== What this task involves ==
From the entries that follow, copy exactly the lines beginning at the line holding "export CELL_PAD_IN_SITES_GLOBAL_PLACEMENT = 1" and continuing through the line holding "set_output_delay 0.67 -clock".

Saved entries:
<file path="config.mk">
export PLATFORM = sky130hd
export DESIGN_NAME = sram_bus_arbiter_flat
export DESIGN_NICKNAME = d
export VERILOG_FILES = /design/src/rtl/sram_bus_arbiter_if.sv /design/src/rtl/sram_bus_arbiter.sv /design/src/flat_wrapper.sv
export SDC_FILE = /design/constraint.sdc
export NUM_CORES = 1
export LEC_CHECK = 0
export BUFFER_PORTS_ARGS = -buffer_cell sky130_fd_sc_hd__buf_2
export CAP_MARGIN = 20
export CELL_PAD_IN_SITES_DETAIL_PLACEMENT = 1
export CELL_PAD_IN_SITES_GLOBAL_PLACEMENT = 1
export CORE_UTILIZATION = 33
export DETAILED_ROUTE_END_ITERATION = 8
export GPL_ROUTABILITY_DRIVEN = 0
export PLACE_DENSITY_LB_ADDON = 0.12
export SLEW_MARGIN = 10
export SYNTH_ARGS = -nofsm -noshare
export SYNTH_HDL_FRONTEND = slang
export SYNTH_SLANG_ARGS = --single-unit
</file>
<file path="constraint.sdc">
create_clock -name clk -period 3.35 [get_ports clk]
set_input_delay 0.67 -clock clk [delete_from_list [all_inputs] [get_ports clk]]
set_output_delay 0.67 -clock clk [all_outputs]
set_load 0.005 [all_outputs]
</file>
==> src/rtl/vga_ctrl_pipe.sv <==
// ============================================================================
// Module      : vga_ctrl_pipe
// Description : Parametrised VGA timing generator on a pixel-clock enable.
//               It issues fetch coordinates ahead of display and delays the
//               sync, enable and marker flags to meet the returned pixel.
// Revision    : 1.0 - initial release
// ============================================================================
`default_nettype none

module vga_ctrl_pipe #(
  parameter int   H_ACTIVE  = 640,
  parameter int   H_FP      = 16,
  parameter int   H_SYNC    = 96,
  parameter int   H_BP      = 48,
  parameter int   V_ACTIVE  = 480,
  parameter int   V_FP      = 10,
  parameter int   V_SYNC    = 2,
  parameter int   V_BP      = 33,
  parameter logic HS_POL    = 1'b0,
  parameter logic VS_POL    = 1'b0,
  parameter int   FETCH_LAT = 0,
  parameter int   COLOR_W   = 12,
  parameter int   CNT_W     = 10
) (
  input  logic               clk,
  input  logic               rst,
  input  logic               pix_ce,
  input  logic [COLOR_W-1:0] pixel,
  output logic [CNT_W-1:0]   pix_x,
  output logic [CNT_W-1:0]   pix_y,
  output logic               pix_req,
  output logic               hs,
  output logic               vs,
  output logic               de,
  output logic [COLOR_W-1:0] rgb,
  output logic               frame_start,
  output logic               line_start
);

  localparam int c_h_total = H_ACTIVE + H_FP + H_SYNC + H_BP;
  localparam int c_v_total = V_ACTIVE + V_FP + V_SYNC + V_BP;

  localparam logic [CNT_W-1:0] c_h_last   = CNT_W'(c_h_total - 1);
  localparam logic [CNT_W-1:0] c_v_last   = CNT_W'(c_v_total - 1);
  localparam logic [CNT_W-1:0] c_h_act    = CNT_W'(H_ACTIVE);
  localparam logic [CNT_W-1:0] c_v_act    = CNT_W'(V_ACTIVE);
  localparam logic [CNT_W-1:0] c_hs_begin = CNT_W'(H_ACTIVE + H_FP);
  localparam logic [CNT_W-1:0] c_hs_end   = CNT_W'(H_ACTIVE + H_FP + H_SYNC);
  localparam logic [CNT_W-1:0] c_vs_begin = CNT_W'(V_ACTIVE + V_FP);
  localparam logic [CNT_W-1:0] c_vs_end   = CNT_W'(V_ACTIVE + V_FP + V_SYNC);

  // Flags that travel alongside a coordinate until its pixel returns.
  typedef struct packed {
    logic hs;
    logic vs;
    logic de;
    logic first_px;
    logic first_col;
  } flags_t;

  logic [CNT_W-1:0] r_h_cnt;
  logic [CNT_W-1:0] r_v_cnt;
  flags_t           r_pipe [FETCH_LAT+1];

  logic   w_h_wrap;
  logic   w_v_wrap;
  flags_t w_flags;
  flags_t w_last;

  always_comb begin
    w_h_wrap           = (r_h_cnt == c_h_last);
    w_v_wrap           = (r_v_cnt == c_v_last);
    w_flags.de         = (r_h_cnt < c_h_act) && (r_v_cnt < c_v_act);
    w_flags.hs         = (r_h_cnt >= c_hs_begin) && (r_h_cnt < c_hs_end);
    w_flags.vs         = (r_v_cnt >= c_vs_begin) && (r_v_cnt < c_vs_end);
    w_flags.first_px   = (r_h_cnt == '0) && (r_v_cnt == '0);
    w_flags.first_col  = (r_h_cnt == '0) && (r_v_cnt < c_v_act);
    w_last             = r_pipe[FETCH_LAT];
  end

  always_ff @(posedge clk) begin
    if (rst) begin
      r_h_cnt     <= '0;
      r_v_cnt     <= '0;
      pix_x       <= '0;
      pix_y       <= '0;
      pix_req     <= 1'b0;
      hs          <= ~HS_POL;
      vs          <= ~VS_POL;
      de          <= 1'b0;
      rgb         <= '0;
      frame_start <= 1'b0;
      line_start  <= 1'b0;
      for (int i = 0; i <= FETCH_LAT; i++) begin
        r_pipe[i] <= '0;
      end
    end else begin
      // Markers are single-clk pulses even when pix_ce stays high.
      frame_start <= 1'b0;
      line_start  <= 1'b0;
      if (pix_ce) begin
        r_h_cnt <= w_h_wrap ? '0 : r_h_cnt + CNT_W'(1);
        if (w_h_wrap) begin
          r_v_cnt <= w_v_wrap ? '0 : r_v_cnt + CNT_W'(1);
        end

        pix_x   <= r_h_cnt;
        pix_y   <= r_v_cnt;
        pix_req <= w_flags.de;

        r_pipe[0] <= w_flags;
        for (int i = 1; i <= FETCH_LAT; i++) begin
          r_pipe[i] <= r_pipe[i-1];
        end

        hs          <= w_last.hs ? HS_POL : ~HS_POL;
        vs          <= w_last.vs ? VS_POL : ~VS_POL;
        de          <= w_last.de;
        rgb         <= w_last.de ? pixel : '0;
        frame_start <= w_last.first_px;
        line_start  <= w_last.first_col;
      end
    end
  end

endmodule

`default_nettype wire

== Worked solution ==
export CELL_PAD_IN_SITES_GLOBAL_PLACEMENT = 1
export CORE_UTILIZATION = 33
export DETAILED_ROUTE_END_ITERATION = 8
export GPL_ROUTABILITY_DRIVEN = 0
export PLACE_DENSITY_LB_ADDON = 0.12
export SLEW_MARGIN = 10
export SYNTH_ARGS = -nofsm -noshare
export SYNTH_HDL_FRONTEND = slang
export SYNTH_SLANG_ARGS = --single-unit
</file>
<file path="constraint.sdc">
create_clock -name clk -period 3.35 [get_ports clk]
set_input_delay 0.67 -clock clk [delete_from_list [all_inputs] [get_ports clk]]
set_output_delay 0.67 -clock clk [all_outputs]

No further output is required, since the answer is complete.